Content starts

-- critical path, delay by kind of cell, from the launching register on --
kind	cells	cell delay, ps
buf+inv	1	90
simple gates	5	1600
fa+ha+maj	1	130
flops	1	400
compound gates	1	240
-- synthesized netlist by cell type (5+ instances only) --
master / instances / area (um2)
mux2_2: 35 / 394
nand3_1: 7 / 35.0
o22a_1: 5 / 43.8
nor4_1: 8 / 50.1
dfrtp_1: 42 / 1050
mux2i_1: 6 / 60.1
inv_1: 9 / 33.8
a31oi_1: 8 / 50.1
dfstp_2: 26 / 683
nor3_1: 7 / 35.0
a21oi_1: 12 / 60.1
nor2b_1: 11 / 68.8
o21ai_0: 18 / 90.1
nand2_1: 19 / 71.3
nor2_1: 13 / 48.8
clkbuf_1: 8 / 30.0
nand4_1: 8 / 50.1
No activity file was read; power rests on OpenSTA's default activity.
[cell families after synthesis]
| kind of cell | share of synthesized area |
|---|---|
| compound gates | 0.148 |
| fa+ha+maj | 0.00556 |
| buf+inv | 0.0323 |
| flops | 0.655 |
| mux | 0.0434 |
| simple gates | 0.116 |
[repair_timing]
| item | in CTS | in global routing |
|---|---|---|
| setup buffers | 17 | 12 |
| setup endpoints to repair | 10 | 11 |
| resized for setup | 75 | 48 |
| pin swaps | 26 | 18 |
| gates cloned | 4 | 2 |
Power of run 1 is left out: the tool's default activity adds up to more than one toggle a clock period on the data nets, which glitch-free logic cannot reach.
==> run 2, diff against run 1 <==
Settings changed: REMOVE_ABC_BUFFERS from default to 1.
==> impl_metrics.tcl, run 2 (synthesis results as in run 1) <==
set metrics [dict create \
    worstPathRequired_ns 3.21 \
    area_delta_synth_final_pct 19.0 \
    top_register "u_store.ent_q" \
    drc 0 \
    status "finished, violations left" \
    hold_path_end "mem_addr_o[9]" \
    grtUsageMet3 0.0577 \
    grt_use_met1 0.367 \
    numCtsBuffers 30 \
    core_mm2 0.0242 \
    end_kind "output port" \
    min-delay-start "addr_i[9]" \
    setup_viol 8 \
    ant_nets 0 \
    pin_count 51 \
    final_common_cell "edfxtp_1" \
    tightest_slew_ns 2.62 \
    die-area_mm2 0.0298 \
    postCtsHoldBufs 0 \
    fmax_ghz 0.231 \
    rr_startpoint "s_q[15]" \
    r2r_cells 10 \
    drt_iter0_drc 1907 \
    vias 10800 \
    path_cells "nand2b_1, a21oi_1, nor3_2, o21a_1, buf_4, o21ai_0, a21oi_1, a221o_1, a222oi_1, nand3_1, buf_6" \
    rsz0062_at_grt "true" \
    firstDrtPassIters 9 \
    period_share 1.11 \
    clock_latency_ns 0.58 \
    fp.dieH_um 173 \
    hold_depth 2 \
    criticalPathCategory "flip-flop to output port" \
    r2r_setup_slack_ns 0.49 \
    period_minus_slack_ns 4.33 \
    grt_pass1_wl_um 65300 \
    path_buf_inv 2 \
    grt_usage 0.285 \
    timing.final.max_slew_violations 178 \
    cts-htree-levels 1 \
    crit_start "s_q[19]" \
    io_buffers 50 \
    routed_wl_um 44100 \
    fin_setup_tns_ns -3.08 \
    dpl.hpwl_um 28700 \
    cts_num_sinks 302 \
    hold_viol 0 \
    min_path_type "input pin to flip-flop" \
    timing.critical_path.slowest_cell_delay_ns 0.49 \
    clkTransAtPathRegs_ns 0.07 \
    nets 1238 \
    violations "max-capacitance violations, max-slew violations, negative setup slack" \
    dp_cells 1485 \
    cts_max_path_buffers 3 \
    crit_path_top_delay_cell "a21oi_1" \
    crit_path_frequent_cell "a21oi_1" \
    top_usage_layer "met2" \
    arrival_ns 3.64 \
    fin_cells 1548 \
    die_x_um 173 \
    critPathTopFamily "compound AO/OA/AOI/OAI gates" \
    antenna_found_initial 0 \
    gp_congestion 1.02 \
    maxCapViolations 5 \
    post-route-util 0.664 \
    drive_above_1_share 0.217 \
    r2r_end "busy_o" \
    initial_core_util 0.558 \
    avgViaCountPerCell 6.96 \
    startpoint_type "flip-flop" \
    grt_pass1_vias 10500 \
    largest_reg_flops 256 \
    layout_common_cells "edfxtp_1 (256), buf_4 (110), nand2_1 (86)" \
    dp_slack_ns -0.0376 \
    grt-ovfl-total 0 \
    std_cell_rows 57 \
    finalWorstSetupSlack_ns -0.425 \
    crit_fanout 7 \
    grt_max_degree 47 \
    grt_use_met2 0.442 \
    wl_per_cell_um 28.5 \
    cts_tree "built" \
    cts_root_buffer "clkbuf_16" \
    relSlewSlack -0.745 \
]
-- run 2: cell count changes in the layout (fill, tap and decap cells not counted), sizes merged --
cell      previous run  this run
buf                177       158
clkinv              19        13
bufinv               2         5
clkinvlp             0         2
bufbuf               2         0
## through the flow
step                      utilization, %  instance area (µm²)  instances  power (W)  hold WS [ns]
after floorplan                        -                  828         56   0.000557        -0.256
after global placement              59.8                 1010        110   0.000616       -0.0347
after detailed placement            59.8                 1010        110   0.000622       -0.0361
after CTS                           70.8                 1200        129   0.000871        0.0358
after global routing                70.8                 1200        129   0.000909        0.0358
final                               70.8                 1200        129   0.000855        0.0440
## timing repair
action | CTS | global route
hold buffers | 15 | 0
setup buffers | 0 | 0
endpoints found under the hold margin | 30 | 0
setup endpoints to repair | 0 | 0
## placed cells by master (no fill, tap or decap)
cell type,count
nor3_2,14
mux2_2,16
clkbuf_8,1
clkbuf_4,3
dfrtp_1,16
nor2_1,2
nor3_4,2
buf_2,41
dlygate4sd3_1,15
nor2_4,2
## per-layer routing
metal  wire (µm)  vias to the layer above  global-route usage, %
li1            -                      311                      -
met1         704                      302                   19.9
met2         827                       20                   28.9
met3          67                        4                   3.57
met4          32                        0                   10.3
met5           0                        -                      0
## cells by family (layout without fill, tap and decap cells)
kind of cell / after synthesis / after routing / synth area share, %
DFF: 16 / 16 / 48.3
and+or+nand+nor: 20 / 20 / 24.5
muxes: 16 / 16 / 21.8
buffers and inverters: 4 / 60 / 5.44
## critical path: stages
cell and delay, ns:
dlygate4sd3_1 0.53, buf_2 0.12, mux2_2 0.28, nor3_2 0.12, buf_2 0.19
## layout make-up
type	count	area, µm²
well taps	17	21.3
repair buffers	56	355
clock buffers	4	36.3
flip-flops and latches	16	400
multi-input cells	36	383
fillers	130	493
[src/rtl/fenc_pkg.sv]
package fenc_pkg;

  typedef enum logic [1:0] {
    SCH_PLAIN  = 2'd0,
    SCH_TQ     = 2'd1,
    SCH_MIRROR = 2'd2,
    SCH_RSVD   = 2'd3
  } scheme_e;

  function automatic logic [3:0] ones8(input logic [7:0] b);
    logic [3:0] n;
    n = '0;
    for (int i = 0; i < 8; i++) n = n + {3'b000, b[i]};
    return n;
  endfunction

endpackage

[src/rtl/fenc_group_coder.sv]
module fenc_group_coder #(
  parameter int DATA_BYTES = 6
) (
  input  logic [DATA_BYTES*8-1:0]     raw_grp,
  input  logic [DATA_BYTES*8-1:0]     rb_grp,
  output logic                        has_data,
  output logic                        clash,
  output logic [(DATA_BYTES+2)*8-1:0] coded
);
  import fenc_pkg::*;

  logic [7:0] par;
  logic [7:0] wsum;

  // parity byte and position-weighted popcount over the group
  always_comb begin
    par  = '0;
    wsum = '0;
    for (int i = 0; i < DATA_BYTES; i++) begin
      par  = par ^ raw_grp[8*i +: 8];
      wsum = wsum + 8'(32'(ones8(raw_grp[8*i +: 8])) * (i + 1));
    end
  end

  assign has_data = |raw_grp;
  assign clash    = |rb_grp;
  assign coded    = {wsum, par, raw_grp};

endmodule

[src/rtl/fenc_mirror_map.sv]
module fenc_mirror_map #(
  parameter int TOTAL_BITS = 256
) (
  input  logic [TOTAL_BITS-1:0] raw_words,
  output logic [TOTAL_BITS-1:0] mirrored,
  output logic                  fault
);
  localparam int HALF_BITS = TOTAL_BITS / 2;

  assign fault    = |raw_words[TOTAL_BITS-1:HALF_BITS];
  assign mirrored = {raw_words[HALF_BITS-1:0], raw_words[HALF_BITS-1:0]};

endmodule

[src/rtl/fuse_block_encoder.sv]
module fuse_block_encoder #(
  parameter int WORD_W         = 32,
  parameter int N_WORDS        = 8,
  parameter int GRP_DATA_BYTES = 6,
  parameter int BLK_W          = 2
) (
  input  logic                      clk,
  input  logic                      rst_n,
  input  logic                      in_valid,
  output logic                      in_ready,
  input  logic [N_WORDS*WORD_W-1:0] raw_words,
  input  logic [N_WORDS*WORD_W-1:0] rb_words,
  input  logic [1:0]                scheme,
  input  logic [BLK_W-1:0]          blk_idx,
  output logic                      out_valid,
  input  logic                      out_ready,
  output logic [N_WORDS*WORD_W-1:0] out_words,
  output logic                      out_err
);
  import fenc_pkg::*;

  localparam int TOTAL_BITS  = N_WORDS * WORD_W;
  localparam int TOTAL_BYTES = TOTAL_BITS / 8;
  localparam int GRP_BYTES   = GRP_DATA_BYTES + 2;
  localparam int N_GROUPS    = TOTAL_BYTES / GRP_BYTES;
  localparam int GDATA_BITS  = GRP_DATA_BYTES * 8;
  localparam int GCODE_BITS  = GRP_BYTES * 8;
  localparam int DATA_BITS   = N_GROUPS * GDATA_BITS;

  logic [N_GROUPS-1:0]   grp_hit;
  logic [N_GROUPS-1:0]   grp_clash;
  logic [TOTAL_BITS-1:0] tq_words;
  logic                  tq_fault;
  logic [TOTAL_BITS-1:0] mir_words;
  logic                  mir_fault;
  logic [TOTAL_BITS-1:0] nxt_words;
  logic                  nxt_err;
  scheme_e               eff_sch;

  // one coder per check-byte group
  for (genvar g = 0; g < N_GROUPS; g++) begin : g_grp
    logic [GCODE_BITS-1:0] coded;
    fenc_group_coder #(.DATA_BYTES(GRP_DATA_BYTES)) u_coder (
      .raw_grp  (raw_words[g*GDATA_BITS +: GDATA_BITS]),
      .rb_grp   (rb_words[g*GDATA_BITS +: GDATA_BITS]),
      .has_data (grp_hit[g]),
      .clash    (grp_clash[g]),
      .coded    (coded)
    );
    assign tq_words[g*GCODE_BITS +: GCODE_BITS] = grp_hit[g] ? coded : '0;
  end

  // pad any bits beyond the last full group
  if (N_GROUPS * GCODE_BITS < TOTAL_BITS) begin : g_pad
    assign tq_words[TOTAL_BITS-1:N_GROUPS*GCODE_BITS] = '0;
  end

  assign tq_fault = (|raw_words[TOTAL_BITS-1:DATA_BITS]) | (|(grp_hit & grp_clash));

  fenc_mirror_map #(.TOTAL_BITS(TOTAL_BITS)) u_mirror (
    .raw_words (raw_words),
    .mirrored  (mir_words),
    .fault     (mir_fault)
  );

  always_comb begin
    eff_sch = (blk_idx == '0) ? SCH_PLAIN : scheme_e'(scheme);
    unique case (eff_sch)
      SCH_PLAIN: begin
        nxt_err   = 1'b0;
        nxt_words = raw_words;
      end
      SCH_TQ: begin
        nxt_err   = tq_fault;
        nxt_words = tq_fault ? '0 : tq_words;
      end
      SCH_MIRROR: begin
        nxt_err   = mir_fault;
        nxt_words = mir_fault ? '0 : mir_words;
      end
      default: begin
        nxt_err   = 1'b1;
        nxt_words = '0;
      end
    endcase
  end

  // single output register slice
  assign in_ready = !out_valid || out_ready;

  always_ff @(posedge clk or negedge rst_n) begin
    if (!rst_n) begin
      out_valid <= 1'b0;
      out_words <= '0;
      out_err   <= 1'b0;
    end else if (in_valid && in_ready) begin
      out_valid <= 1'b1;
      out_words <= nxt_words;
      out_err   <= nxt_err;
    end else if (out_ready) begin
      out_valid <= 1'b0;
    end
  end

endmodule

[config.mk]
export PLATFORM = sky130hd
export DESIGN_NAME = fuse_block_encoder
export DESIGN_NICKNAME = d
export VERILOG_FILES = /design/src/rtl/fenc_pkg.sv /design/src/rtl/fenc_group_coder.sv /design/src/rtl/fenc_mirror_map.sv /design/src/rtl/fuse_block_encoder.sv
export SDC_FILE = /design/constraint.sdc
export NUM_CORES = 1
export LEC_CHECK = 0
export BUFFER_PORTS_ARGS = -buffer_cell sky130_fd_sc_hd__buf_4
export CAP_MARGIN = 20
export CORE_AREA = 2 2 306 308
export CTS_CLUSTER_SIZE = 25
export DETAILED_ROUTE_END_ITERATION = 10
export DIE_AREA = 0 0 308 310
export SKIP_CTS_REPAIR_TIMING = 1
export SLEW_MARGIN = 20
export SYNTH_ARGS = -nofsm -noshare
export SYNTH_HDL_FRONTEND = slang
export SYNTH_SLANG_ARGS = --single-unit
[constraint.sdc]
create_clock -name clk -period 2.5 [get_ports clk]
set_clock_uncertainty 0.2 [all_clocks]
set_input_delay 0.125 -clock clk [delete_from_list [all_inputs] [get_ports clk]]
set_output_delay 0.125 -clock clk [all_outputs]
set_load 0.02 [all_outputs]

Content ends

EXERCISE AIM> Set down, exactly as they appear above, all lines from the one that has "crit_fanout 7 \" down to the one that has "endpoints found under", including those two and no others.

EXERCISE OUTPUT>
    crit_fanout 7 \
    grt_max_degree 47 \
    grt_use_met2 0.442 \
    wl_per_cell_um 28.5 \
    cts_tree "built" \
    cts_root_buffer "clkbuf_16" \
    relSlewSlack -0.745 \
]
-- run 2: cell count changes in the layout (fill, tap and decap cells not counted), sizes merged --
cell      previous run  this run
buf                177       158
clkinv              19        13
bufinv               2         5
clkinvlp             0         2
bufbuf               2         0
## through the flow
step                      utilization, %  instance area (µm²)  instances  power (W)  hold WS [ns]
after floorplan                        -                  828         56   0.000557        -0.256
after global placement              59.8                 1010        110   0.000616       -0.0347
after detailed placement            59.8                 1010        110   0.000622       -0.0361
after CTS                           70.8                 1200        129   0.000871        0.0358
after global routing                70.8                 1200        129   0.000909        0.0358
final                               70.8                 1200        129   0.000855        0.0440
## timing repair
action | CTS | global route
hold buffers | 15 | 0
setup buffers | 0 | 0
endpoints found under the hold margin | 30 | 0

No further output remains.